▼

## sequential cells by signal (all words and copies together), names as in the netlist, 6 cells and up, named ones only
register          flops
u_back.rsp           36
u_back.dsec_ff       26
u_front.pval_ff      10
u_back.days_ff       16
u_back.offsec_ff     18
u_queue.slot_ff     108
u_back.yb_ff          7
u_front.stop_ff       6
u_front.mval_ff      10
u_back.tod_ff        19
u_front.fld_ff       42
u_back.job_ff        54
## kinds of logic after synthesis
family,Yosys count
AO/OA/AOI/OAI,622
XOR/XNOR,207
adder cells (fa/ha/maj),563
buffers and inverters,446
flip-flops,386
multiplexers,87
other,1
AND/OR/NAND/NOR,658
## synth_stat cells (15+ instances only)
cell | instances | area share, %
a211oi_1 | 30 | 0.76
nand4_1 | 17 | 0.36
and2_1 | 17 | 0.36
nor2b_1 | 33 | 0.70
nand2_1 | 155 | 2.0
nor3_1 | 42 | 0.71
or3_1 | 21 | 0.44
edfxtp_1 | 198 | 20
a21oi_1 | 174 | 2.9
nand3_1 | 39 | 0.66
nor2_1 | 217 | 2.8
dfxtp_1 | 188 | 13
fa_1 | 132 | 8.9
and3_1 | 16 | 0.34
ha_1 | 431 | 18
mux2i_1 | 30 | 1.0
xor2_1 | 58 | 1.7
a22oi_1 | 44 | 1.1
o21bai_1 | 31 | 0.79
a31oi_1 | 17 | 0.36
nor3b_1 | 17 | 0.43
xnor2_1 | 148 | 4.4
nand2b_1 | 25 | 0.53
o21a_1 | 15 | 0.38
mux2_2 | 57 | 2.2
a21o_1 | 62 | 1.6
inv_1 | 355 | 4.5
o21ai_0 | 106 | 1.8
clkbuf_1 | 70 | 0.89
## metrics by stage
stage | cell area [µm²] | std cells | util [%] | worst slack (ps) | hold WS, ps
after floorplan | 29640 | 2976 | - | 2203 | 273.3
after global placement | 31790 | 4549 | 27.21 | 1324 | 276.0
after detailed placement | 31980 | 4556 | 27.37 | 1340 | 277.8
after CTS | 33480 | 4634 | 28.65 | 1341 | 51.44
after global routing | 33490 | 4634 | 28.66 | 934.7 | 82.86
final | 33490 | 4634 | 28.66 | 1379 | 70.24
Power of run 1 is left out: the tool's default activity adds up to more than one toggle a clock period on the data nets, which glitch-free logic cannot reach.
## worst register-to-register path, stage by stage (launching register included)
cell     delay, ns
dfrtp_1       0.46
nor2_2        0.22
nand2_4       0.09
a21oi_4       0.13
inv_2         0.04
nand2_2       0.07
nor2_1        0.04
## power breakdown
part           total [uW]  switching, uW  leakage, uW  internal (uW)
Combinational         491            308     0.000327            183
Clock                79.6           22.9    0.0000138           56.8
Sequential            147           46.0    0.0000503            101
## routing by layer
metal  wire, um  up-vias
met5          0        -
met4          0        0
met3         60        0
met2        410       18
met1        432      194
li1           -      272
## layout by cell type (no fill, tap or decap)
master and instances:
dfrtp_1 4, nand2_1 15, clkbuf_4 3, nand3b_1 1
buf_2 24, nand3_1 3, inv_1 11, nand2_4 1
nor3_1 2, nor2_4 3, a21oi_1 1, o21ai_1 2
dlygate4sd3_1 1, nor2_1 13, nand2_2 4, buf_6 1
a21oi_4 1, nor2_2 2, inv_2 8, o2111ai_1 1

▲

WORK TASK ▸ Only the lines from the top of the data through the line that contains "adder cells (fa/ha/maj),563" should be quoted, exactly as they stand.

EXERCISE OUTPUT ▸
## sequential cells by signal (all words and copies together), names as in the netlist, 6 cells and up, named ones only
register          flops
u_back.rsp           36
u_back.dsec_ff       26
u_front.pval_ff      10
u_back.days_ff       16
u_back.offsec_ff     18
u_queue.slot_ff     108
u_back.yb_ff          7
u_front.stop_ff       6
u_front.mval_ff      10
u_back.tod_ff        19
u_front.fld_ff       42
u_back.job_ff        54
## kinds of logic after synthesis
family,Yosys count
AO/OA/AOI/OAI,622
XOR/XNOR,207
adder cells (fa/ha/maj),563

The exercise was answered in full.